We investigated the searching behaviour of two species of predatory mites, Typhlodromips swirskii (Athias-Henriot) and Euseius scutalis (Athias-Henriot), both known to feed on immature stages of the whitefly Bemisia tabaci Gennadius. When released in a greenhouse inside a circle of cucumber plants that were alternatingly clean or infested with immature whiteflies, the mites took several days to find plants. Both species were recaptured significantly more on plants with whiteflies. This suggests that the mites are able to discriminate between plants with and without whiteflies. The predators may either have been attracted to plants with whiteflies from a distance or arrested on plants with whiteflies.

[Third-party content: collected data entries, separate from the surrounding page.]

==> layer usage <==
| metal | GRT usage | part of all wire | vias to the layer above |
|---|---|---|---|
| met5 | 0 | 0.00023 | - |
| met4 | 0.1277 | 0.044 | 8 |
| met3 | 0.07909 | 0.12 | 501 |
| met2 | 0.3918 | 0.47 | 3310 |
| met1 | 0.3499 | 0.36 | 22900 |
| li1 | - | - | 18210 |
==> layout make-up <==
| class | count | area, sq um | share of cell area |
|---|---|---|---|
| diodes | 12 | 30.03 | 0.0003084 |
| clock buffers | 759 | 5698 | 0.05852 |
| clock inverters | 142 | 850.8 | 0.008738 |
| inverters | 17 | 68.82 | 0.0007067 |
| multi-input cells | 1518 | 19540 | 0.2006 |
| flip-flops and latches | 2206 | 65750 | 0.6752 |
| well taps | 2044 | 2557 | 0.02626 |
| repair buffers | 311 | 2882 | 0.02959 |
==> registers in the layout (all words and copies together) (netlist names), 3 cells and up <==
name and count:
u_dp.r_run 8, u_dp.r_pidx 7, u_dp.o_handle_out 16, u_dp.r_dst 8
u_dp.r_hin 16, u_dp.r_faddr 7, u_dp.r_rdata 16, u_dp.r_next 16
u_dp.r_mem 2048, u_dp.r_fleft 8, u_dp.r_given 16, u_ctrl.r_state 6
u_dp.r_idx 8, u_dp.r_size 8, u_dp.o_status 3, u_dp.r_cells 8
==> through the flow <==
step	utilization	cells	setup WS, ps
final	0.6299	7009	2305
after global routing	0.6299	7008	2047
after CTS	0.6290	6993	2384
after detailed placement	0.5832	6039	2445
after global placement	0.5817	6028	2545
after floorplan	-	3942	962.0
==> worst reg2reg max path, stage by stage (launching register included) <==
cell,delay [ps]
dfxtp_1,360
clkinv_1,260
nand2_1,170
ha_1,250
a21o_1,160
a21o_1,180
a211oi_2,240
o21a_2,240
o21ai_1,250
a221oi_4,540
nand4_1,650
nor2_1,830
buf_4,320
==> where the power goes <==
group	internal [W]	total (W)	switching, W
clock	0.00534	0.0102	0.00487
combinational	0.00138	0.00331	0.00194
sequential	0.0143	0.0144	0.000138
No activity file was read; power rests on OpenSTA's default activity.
**config.mk**
```make
export PLATFORM = sky130hd
export DESIGN_NAME = lane_sweep_heading_controller
export DESIGN_NICKNAME = d
export VERILOG_FILES = /design/src/hdl/lshc_pkg.sv /design/src/hdl/lshc_addsub.sv /design/src/hdl/lane_sweep_heading_controller.sv
export SDC_FILE = /design/constraint.sdc
export NUM_CORES = 2
export LEC_CHECK = 0
export BUFFER_PORTS_ARGS = -buffer_cell sky130_fd_sc_hd__buf_2
export CELL_PAD_IN_SITES_DETAIL_PLACEMENT = 0
export CELL_PAD_IN_SITES_GLOBAL_PLACEMENT = 2
export CORE_MARGIN = 2
export CORE_UTILIZATION = 30
export CTS_BUF_LIST = sky130_fd_sc_hd__clkbuf_8 sky130_fd_sc_hd__clkbuf_16
export DETAILED_ROUTE_END_ITERATION = 10
export PLACE_DENSITY_LB_ADDON = 0.2
export SETUP_SLACK_MARGIN = 0.2
export SLEW_MARGIN = 20
export SYNTH_ARGS = -nofsm -noshare
export SYNTH_HDL_FRONTEND = slang
export SYNTH_SLANG_ARGS = --single-unit
export TNS_END_PERCENT = 100
```
**constraint.sdc**
```tcl
create_clock -name clk -period 10.4 [get_ports clk]
set_input_delay 1.04 -clock clk [delete_from_list [all_inputs] [get_ports clk]]
set_output_delay 1.04 -clock clk [all_outputs]
set_load 0.01 [all_outputs]
```
**src/hdl/lshc_pkg.sv**
```systemverilog
// Shared types and constants for the lane sweep heading controller.
package lshc_pkg;

    // Datapath widths
    localparam int ALU_W    = 48;
    localparam int YAW_W    = 48;
    localparam int RATE_W   = 17;
    localparam int PROD_W   = 28;
    localparam int ACC_W    = 47;
    localparam int DVS_W    = 35;
    localparam int MAG_W    = 10;
    localparam int DRV_W    = 9;
    localparam int SUM_W    = 12;
    localparam int CNT_W    = 4;
    localparam int KP_W     = 12;
    localparam int DIST_W   = 14;
    localparam int PULSE_W  = 16;
    localparam int CFG_IDX_W  = 3;
    localparam int CFG_DATA_W = 16;
    localparam int IN_DATA_W  = 80;
    localparam int OUT_DATA_W = 24;

    // Yaw units: raw count times ms; one degree is 131000 units
    localparam logic [ALU_W-1:0] QUARTER_UNITS = 48'd11790000;
    localparam logic [ALU_W-1:0] TOL_UNITS     = 48'd393000;
    // Correction divisor: 256 * 131000, and the quotient limit 1024 * divisor
    localparam logic [ALU_W-1:0] DIV_LIMIT     = 48'd34340864000;
    localparam logic [DVS_W-1:0] DVS_START     = 35'd17170432000;
    localparam logic [CNT_W-1:0] MUL_STEPS_M1  = 4'd11;
    localparam logic [CNT_W-1:0] DIV_STEPS_M1  = 4'd9;
    localparam logic [MAG_W-1:0] MAG_SAT       = 10'd1023;
    localparam logic [DIST_W-1:0] LANE_FRONT_MM = 14'd150;
    localparam logic signed [SUM_W-1:0] DRIVE_MAX = 12'sd255;

    // Mode codes
    localparam logic [1:0] MODE_STRAIGHT = 2'd0;
    localparam logic [1:0] MODE_TURN1    = 2'd1;
    localparam logic [1:0] MODE_SHIFT    = 2'd2;
    localparam logic [1:0] MODE_TURN2    = 2'd3;

    // Register indexes
    localparam logic [CFG_IDX_W-1:0] REG_GYRO_OFFSET   = 3'd0;
    localparam logic [CFG_IDX_W-1:0] REG_BASE_SPEED    = 3'd1;
    localparam logic [CFG_IDX_W-1:0] REG_KP_GAIN       = 3'd2;
    localparam logic [CFG_IDX_W-1:0] REG_FRONT_STOP_MM = 3'd3;
    localparam logic [CFG_IDX_W-1:0] REG_SIDE_STOP_MM  = 3'd4;
    localparam logic [CFG_IDX_W-1:0] REG_LANE_PULSES   = 3'd5;
    localparam logic [CFG_IDX_W-1:0] REG_TURN_SPEED    = 3'd6;
    localparam logic [CFG_IDX_W-1:0] REG_RATE_DEADBAND = 3'd7;

    // Sequencer states
    typedef enum logic [3:0] {
        S_IDLE,
        S_PROD,
        S_ACC,
        S_ERR,
        S_ABS,
        S_DECIDE,
        S_TARGET,
        S_MUL,
        S_SAT,
        S_DIV,
        S_DRIVE,
        S_OUT
    } state_t;

endpackage

```
**src/hdl/lshc_addsub.sv**
```systemverilog
// Shared add/subtract unit with carry out (no-borrow flag on subtract).
module lshc_addsub (
    input  logic [lshc_pkg::ALU_W-1:0] a,
    input  logic [lshc_pkg::ALU_W-1:0] b,
    input  logic                       sub,
    output logic [lshc_pkg::ALU_W-1:0] sum,
    output logic                       carry
);
    import lshc_pkg::*;

    logic [ALU_W-1:0] b_op;
    logic [ALU_W:0]   full;

    // Invert b and add one for subtract
    assign b_op  = sub ? ~b : b;
    assign full  = {1'b0, a} + {1'b0, b_op} + {{ALU_W{1'b0}}, sub};
    assign sum   = full[ALU_W-1:0];
    assign carry = full[ALU_W];

endmodule

```
**src/hdl/lane_sweep_heading_controller.sv**
```systemverilog
// Top level: lane sweep controller with gyro heading hold on a shared adder.
//
//  channel | beat fields (low bit first)                                  | handshake
//  s_axis  | gyro_raw 16s, dt_ms 10, dist_left/mid/right_mm 14, new_pulses 8 | tvalid/tready
//  m_axis  | left_drive 9s, right_drive 9s, brake 1, mode 2                | tvalid/tready
//  cfg     | cfg_addr 3 = register index, cfg_wdata 16                     | cfg_we
//
// One beat is worked on at a time; s_tready is high only in idle.
// A tick goes from S_DECIDE to S_OUT for a spin or a finished turn, via S_TARGET for a
// lane exit, via S_DRIVE when the gain multiply is skipped (zero gain or a huge error)
// or the product saturates, and for full heading hold via the 12 shift-add steps of the
// gain multiply and the 10 restoring divide steps, all through the one 48-bit adder.
// Reset clears the sequencer, the sweep state and loads the register defaults.
// A result waits in the output register while the next beat is accepted; the
// sequencer holds in its last step until that register is free.
module lane_sweep_heading_controller (
    input  logic                                clk,
    input  logic                                rst_n,
    // gyro_raw[15:0], dt_ms[25:16], dist_left_mm[39:26], dist_mid_mm[53:40],
    // dist_right_mm[67:54], new_pulses[75:68], zero fill[79:76]
    input  logic [lshc_pkg::IN_DATA_W-1:0]      s_tdata,
    input  logic                                s_tvalid,
    output logic                                s_tready,
    // left_drive[8:0], right_drive[17:9], brake[18], mode[20:19], zero fill[23:21]
    output logic [lshc_pkg::OUT_DATA_W-1:0]     m_tdata,
    output logic                                m_tvalid,
    input  logic                                m_tready,
    input  logic                                cfg_we,
    input  logic [lshc_pkg::CFG_IDX_W-1:0]      cfg_addr,
    input  logic [lshc_pkg::CFG_DATA_W-1:0]     cfg_wdata
);
    import lshc_pkg::*;

    // Configuration registers
    logic signed [15:0]   gyro_offset_reg;
    logic [7:0]           base_speed_reg;
    logic [KP_W-1:0]      kp_gain_reg;
    logic [DIST_W-1:0]    front_stop_reg;
    logic [DIST_W-1:0]    side_stop_reg;
    logic [PULSE_W-1:0]   lane_pulses_reg;
    logic [7:0]           turn_speed_reg;
    logic [14:0]          deadband_reg;

    // Sequencer and tick state
    state_t               state_reg, state_next;
    logic [CNT_W-1:0]     cnt_reg;
    logic signed [RATE_W-1:0] rate_reg;
    logic [9:0]           dt_reg;
    logic [DIST_W-1:0]    dl_reg, dm_reg, dr_reg;
    logic [7:0]           np_reg;
    logic signed [PROD_W-1:0] prod_reg;
    logic                 integ_reg;
    logic [YAW_W-1:0]     yaw_reg;
    logic [YAW_W-1:0]     target_reg;
    logic                 sweep_neg_reg;
    logic [PULSE_W-1:0]   pulse_reg;
    logic [1:0]           mode_reg;
    logic [ALU_W-1:0]     err_reg;
    logic [ALU_W-1:0]     eabs_reg;
    logic [ACC_W-1:0]     acc_reg;
    logic [DVS_W-1:0]     dvs_reg;
    logic [MAG_W-1:0]     mag_reg;
    logic [DRV_W-1:0]     left_res_reg, right_res_reg;
    logic                 brake_res_reg;

    // Output register
    logic                 m_valid_reg;
    logic [OUT_DATA_W-1:0] m_data_reg;

    // Shared adder operands
    logic [ALU_W-1:0]     alu_a, alu_b, alu_sum;
    logic                 alu_sub, alu_carry;

    // Decode helpers
    logic signed [RATE_W-1:0] rate_in;
    logic [RATE_W-1:0]    rate_abs;
    logic signed [PROD_W-1:0] prod_full;
    logic [PULSE_W:0]     pulse_sum;
    logic                 within_tol;
    logic                 leave_straight, leave_shift;
    logic                 hold_big;
    logic                 out_free;
    logic signed [SUM_W-1:0] base_s, mag_s, plus_s, minus_s;
    logic [DRV_W-1:0]     hold_left, hold_right;

    lshc_addsub u_addsub (
        .a     (alu_a),
        .b     (alu_b),
        .sub   (alu_sub),
        .sum   (alu_sum),
        .carry (alu_carry)
    );

    function automatic logic [DRV_W-1:0] clamp_drive(input logic signed [SUM_W-1:0] v);
        logic [DRV_W-1:0] r;
        begin
            if (v > DRIVE_MAX)
            begin
                r = DRIVE_MAX[DRV_W-1:0];
            end
            else if (v < -DRIVE_MAX)
            begin
                r = DRV_W'(-DRIVE_MAX);
            end
            else
            begin
                r = v[DRV_W-1:0];
            end
            return r;
        end
    endfunction

    // Rate, deadband magnitude and the integration product
    assign rate_in   = $signed({s_tdata[15], s_tdata[15:0]}) -
                       $signed({gyro_offset_reg[15], gyro_offset_reg});
    assign rate_abs  = rate_reg[RATE_W-1] ? RATE_W'(-rate_reg) : rate_reg;
    assign prod_full = PROD_W'(rate_reg) * PROD_W'($signed({1'b0, dt_reg}));
    assign pulse_sum = {1'b0, pulse_reg} + {9'd0, np_reg};

    // Mode decisions
    assign within_tol     = eabs_reg < TOL_UNITS;
    assign leave_straight = (dm_reg < front_stop_reg) || (dl_reg < side_stop_reg) ||
                            (dr_reg < side_stop_reg);
    assign leave_shift    = (pulse_reg >= lane_pulses_reg) || (dm_reg < LANE_FRONT_MM);
    assign hold_big       = eabs_reg[ALU_W-1:DVS_W] != '0;
    assign out_free       = !m_valid_reg || m_tready;

    // Heading hold drives: the correction takes its sign from the error
    assign base_s  = $signed({4'd0, base_speed_reg});
    assign mag_s   = $signed({2'd0, mag_reg});
    assign plus_s  = base_s + mag_s;
    assign minus_s = base_s - mag_s;
    assign hold_left  = err_reg[ALU_W-1] ? clamp_drive(plus_s)  : clamp_drive(minus_s);
    assign hold_right = err_reg[ALU_W-1] ? clamp_drive(minus_s) : clamp_drive(plus_s);

    // Next state
    always_comb
    begin
        state_next = state_reg;
        case (state_reg)
            S_IDLE:   if (s_tvalid) state_next = S_PROD;
            S_PROD:   state_next = S_ACC;
            S_ACC:    state_next = S_ERR;
            S_ERR:    state_next = S_ABS;
            S_ABS:    state_next = S_DECIDE;
            S_DECIDE:
            begin
                if (mode_reg == MODE_STRAIGHT || mode_reg == MODE_SHIFT)
                begin
                    if ((mode_reg == MODE_STRAIGHT) ? leave_straight : leave_shift)
                        state_next = S_TARGET;
                    else if (kp_gain_reg == '0 || hold_big)
                        state_next = S_DRIVE;
                    else
                        state_next = S_MUL;
                end
                else
                begin
                    state_next = S_OUT;
                end
            end
            S_TARGET: state_next = S_OUT;
            S_MUL:    if (cnt_reg == '0) state_next = S_SAT;
            S_SAT:    state_next = alu_carry ? S_DRIVE : S_DIV;
            S_DIV:    if (cnt_reg == '0) state_next = S_DRIVE;
            S_DRIVE:  state_next = S_OUT;
            S_OUT:    if (out_free) state_next = S_IDLE;
            default:  state_next = S_IDLE;
        endcase
    end

    // Adder operand select per step
    always_comb
    begin
        alu_a   = '0;
        alu_b   = '0;
        alu_sub = 1'b0;
        case (state_reg)
            S_ACC:
            begin
                alu_a = yaw_reg;
                alu_b = {{(ALU_W-PROD_W){prod_reg[PROD_W-1]}}, prod_reg};
            end
            S_ERR:
            begin
                alu_a   = target_reg;
                alu_b   = yaw_reg;
                alu_sub = 1'b1;
            end
            S_ABS:
            begin
                alu_b   = err_reg;
                alu_sub = 1'b1;
            end
            S_TARGET:
            begin
                alu_a   = yaw_reg;
                alu_b   = QUARTER_UNITS;
                alu_sub = sweep_neg_reg;
            end
            S_MUL:
            begin
                alu_a = {1'b0, acc_reg[ACC_W-2:0], 1'b0};
                alu_b = kp_gain_reg[cnt_reg] ? eabs_reg : '0;
            end
            S_SAT:
            begin
                alu_a   = {1'b0, acc_reg};
                alu_b   = DIV_LIMIT;
                alu_sub = 1'b1;
            end
            S_DIV:
            begin
                alu_a   = {1'b0, acc_reg};
                alu_b   = {{(ALU_W-DVS_W){1'b0}}, dvs_reg};
                alu_sub = 1'b1;
            end
            default:
            begin
                alu_a   = '0;
                alu_b   = '0;
                alu_sub = 1'b0;
            end
        endcase
    end

    // Sequencer, sweep state and configuration
    always_ff @(posedge clk or negedge rst_n)
    begin
        if (!rst_n)
        begin
            state_reg       <= S_IDLE;
            cnt_reg         <= '0;
            yaw_reg         <= '0;
            target_reg      <= '0;
            sweep_neg_reg   <= 1'b0;
            pulse_reg       <= '0;
            mode_reg        <= MODE_STRAIGHT;
            gyro_offset_reg <= '0;
            base_speed_reg  <= 8'd80;
            kp_gain_reg     <= 12'd896;
            front_stop_reg  <= 14'd300;
            side_stop_reg   <= 14'd150;
            lane_pulses_reg <= 16'd20;
            turn_speed_reg  <= 8'd90;
            deadband_reg    <= 15'd131;
            m_valid_reg     <= 1'b0;
        end
        else
        begin
            state_reg <= state_next;

            // Register writes
            if (cfg_we)
            begin
                case (cfg_addr)
                    REG_GYRO_OFFSET:   gyro_offset_reg <= $signed(cfg_wdata);
                    REG_BASE_SPEED:    base_speed_reg  <= cfg_wdata[7:0];
                    REG_KP_GAIN:       kp_gain_reg     <= cfg_wdata[KP_W-1:0];
                    REG_FRONT_STOP_MM: front_stop_reg  <= cfg_wdata[DIST_W-1:0];
                    REG_SIDE_STOP_MM:  side_stop_reg   <= cfg_wdata[DIST_W-1:0];
                    REG_LANE_PULSES:   lane_pulses_reg <= cfg_wdata;
                    REG_TURN_SPEED:    turn_speed_reg  <= cfg_wdata[7:0];
                    REG_RATE_DEADBAND: deadband_reg    <= cfg_wdata[14:0];
                    default: ;
                endcase
            end

            // Integrate yaw and add pulses with saturation
            if (state_reg == S_ACC)
            begin
                if (integ_reg)
                    yaw_reg <= alu_sum;
                pulse_reg <= pulse_sum[PULSE_W] ? {PULSE_W{1'b1}} : pulse_sum[PULSE_W-1:0];
            end

            // Mode changes at the end of a turn
            if (state_reg == S_DECIDE && (mode_reg == MODE_TURN1 || mode_reg == MODE_TURN2)
                && within_tol)
            begin
                target_reg <= yaw_reg;
                if (mode_reg == MODE_TURN1)
                begin
                    pulse_reg <= '0;
                    mode_reg  <= MODE_SHIFT;
                end
                else
                begin
                    sweep_neg_reg <= !sweep_neg_reg;
                    mode_reg      <= MODE_STRAIGHT;
                end
            end

            // Leave straight run or lane shift with a new quarter turn target
            if (state_reg == S_TARGET)
            begin
                target_reg <= alu_sum;
                mode_reg   <= mode_reg + 2'd1;
            end

            // Step counter for multiply and divide
            case (state_reg)
                S_DECIDE: cnt_reg <= MUL_STEPS_M1;
                S_SAT:    cnt_reg <= DIV_STEPS_M1;
                S_MUL, S_DIV: cnt_reg <= cnt_reg - 4'd1;
                default: ;
            endcase

            // Output register
            if (state_reg == S_OUT && out_free)
                m_valid_reg <= 1'b1;
            else if (m_tready)
                m_valid_reg <= 1'b0;
        end
    end

    // Payload registers
    always_ff @(posedge clk)
    begin
        if (state_reg == S_IDLE && s_tvalid)
        begin
            rate_reg <= rate_in;
            dt_reg   <= s_tdata[25:16];
            dl_reg   <= s_tdata[39:26];
            dm_reg   <= s_tdata[53:40];
            dr_reg   <= s_tdata[67:54];
            np_reg   <= s_tdata[75:68];
        end

        case (state_reg)
            S_PROD:
            begin
                prod_reg  <= prod_full;
                integ_reg <= rate_abs > {2'd0, deadband_reg};
            end
            S_ERR:
            begin
                err_reg <= alu_sum;
            end
            S_ABS:
            begin
                eabs_reg <= err_reg[ALU_W-1] ? alu_sum : err_reg;
            end
            S_DECIDE:
            begin
                acc_reg       <= '0;
                mag_reg       <= (kp_gain_reg == '0) ? '0 : MAG_SAT;
                brake_res_reg <= 1'b0;
                left_res_reg  <= '0;
                right_res_reg <= '0;
                if (mode_reg == MODE_STRAIGHT || mode_reg == MODE_SHIFT)
                begin
                    if ((mode_reg == MODE_STRAIGHT) ? leave_straight : leave_shift)
                        brake_res_reg <= 1'b1;
                end
                else if (within_tol)
                begin
                    brake_res_reg <= 1'b1;
                end
                else if (!err_reg[ALU_W-1] && err_reg != '0)
                begin
                    left_res_reg  <= {1'b0, turn_speed_reg};
                    right_res_reg <= DRV_W'(-$signed({1'b0, turn_speed_reg}));
                end
                else
                begin
                    left_res_reg  <= DRV_W'(-$signed({1'b0, turn_speed_reg}));
                    right_res_reg <= {1'b0, turn_speed_reg};
                end
            end
            S_MUL:
            begin
                acc_reg <= alu_sum[ACC_W-1:0];
            end
            S_SAT:
            begin
                dvs_reg <= DVS_START;
                if (alu_carry)
                    mag_reg <= MAG_SAT;
                else
                    mag_reg <= '0;
            end
            S_DIV:
            begin
                dvs_reg <= dvs_reg >> 1;
                mag_reg <= {mag_reg[MAG_W-2:0], alu_carry};
                if (alu_carry)
                    acc_reg <= alu_sum[ACC_W-1:0];
            end
            S_DRIVE:
            begin
                left_res_reg  <= hold_left;
                right_res_reg <= hold_right;
            end
            default: ;
        endcase

        if (state_reg == S_OUT && out_free)
            m_data_reg <= {3'd0, mode_reg, brake_res_reg, right_res_reg, left_res_reg};
    end

    assign s_tready = (state_reg == S_IDLE);
    assign m_tvalid = m_valid_reg;
    assign m_tdata  = m_data_reg;

endmodule
```
**src/hw/rtl/fbc_pkg.sv**
```systemverilog
// ----------------------------------------------------------------------------
// fbc_pkg
// Shared widths, plane and box records and cell control codes for the
// box culling block.
// ----------------------------------------------------------------------------
package fbc_pkg;

  localparam int MAX_PLANES = 8;
  localparam int IDX_W      = (MAX_PLANES > 1) ? $clog2(MAX_PLANES) : 1;
  localparam int CNT_W      = $clog2(MAX_PLANES + 1);

  localparam int NRM_W  = 18;
  localparam int CRD_W  = 40;
  localparam int LIM_W  = 39;
  localparam int PROD_W = NRM_W + CRD_W;
  localparam int SUM_W  = PROD_W + 2;

  localparam logic [LIM_W-1:0] LIMIT_RESET = 39'd25600000000;

  typedef struct packed {
    logic [NRM_W-1:0] nx;
    logic [NRM_W-1:0] ny;
    logic [NRM_W-1:0] nz;
    logic [CRD_W-1:0] offset;
  } plane_t;

  typedef struct packed {
    logic [CRD_W-1:0] min_x;
    logic [CRD_W-1:0] min_y;
    logic [CRD_W-1:0] min_z;
    logic [CRD_W-1:0] max_x;
    logic [CRD_W-1:0] max_y;
    logic [CRD_W-1:0] max_z;
  } box_t;

  typedef enum logic [1:0] {
    CELL_HOLD,
    CELL_SHIFT,
    CELL_ROTATE
  } cell_op_e;

  typedef struct packed {
    logic clear;
    logic live;
  } dot_ctrl_t;

endpackage

```
**src/hw/rtl/fbc_plane_cell.sv**
```systemverilog
// ----------------------------------------------------------------------------
// fbc_plane_cell
// One plane slot of the plane ring: holds, takes the lower neighbor on an
// append, or takes the upper neighbor while the ring rotates.
// ----------------------------------------------------------------------------
module fbc_plane_cell (
  input  logic              clk_i,
  input  fbc_pkg::cell_op_e op_i,
  input  fbc_pkg::plane_t   prev_i,
  input  fbc_pkg::plane_t   next_i,
  output fbc_pkg::plane_t   plane_o
);
  import fbc_pkg::*;

  plane_t plane_q, plane_d;

  always_comb begin
    case (op_i)
      CELL_SHIFT:  plane_d = prev_i;
      CELL_ROTATE: plane_d = next_i;
      default:     plane_d = plane_q;
    endcase
  end

  always_ff @(posedge clk_i) begin
    plane_q <= plane_d;
  end

  assign plane_o = plane_q;

endmodule

```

Typhlodromips swirskii that had previously fed on whitefly immatures on cucumber leaves were significantly attracted by volatiles from cucumber plants with whiteflies in a Y-tube olfactometer. This suggests that the mites use volatile cues to discriminate between infested and clean plants. However, this response waned rapidly; if predators, experienced as above, were starved for 3–4 h in absence of cucumber leaves, they no longer preferred volatiles of infested plants to clean plants. Furthermore, T. swirskii that had no experience with immature whiteflies on cucumber plants also did not prefer odours of infested plants to those of clean plants. Because the release experiment with this species in the greenhouse was done with inexperienced predators, this suggests that the aggregation of mites on plants with whiteflies was mainly caused by differential arrestment of mites on plants with prey and clean plants. For T. swirskii, this was in agreement with the finding that the fraction of predators on plants with prey increased with time to levels higher than 70%. A less clear trend was found for E. scutalis, for which the fraction of predators on plants with prey stabilized soon after release to levels from 54–70%. Hence, the predatory mites may find plants with prey by random searching, but they are subsequently arrested on these plants.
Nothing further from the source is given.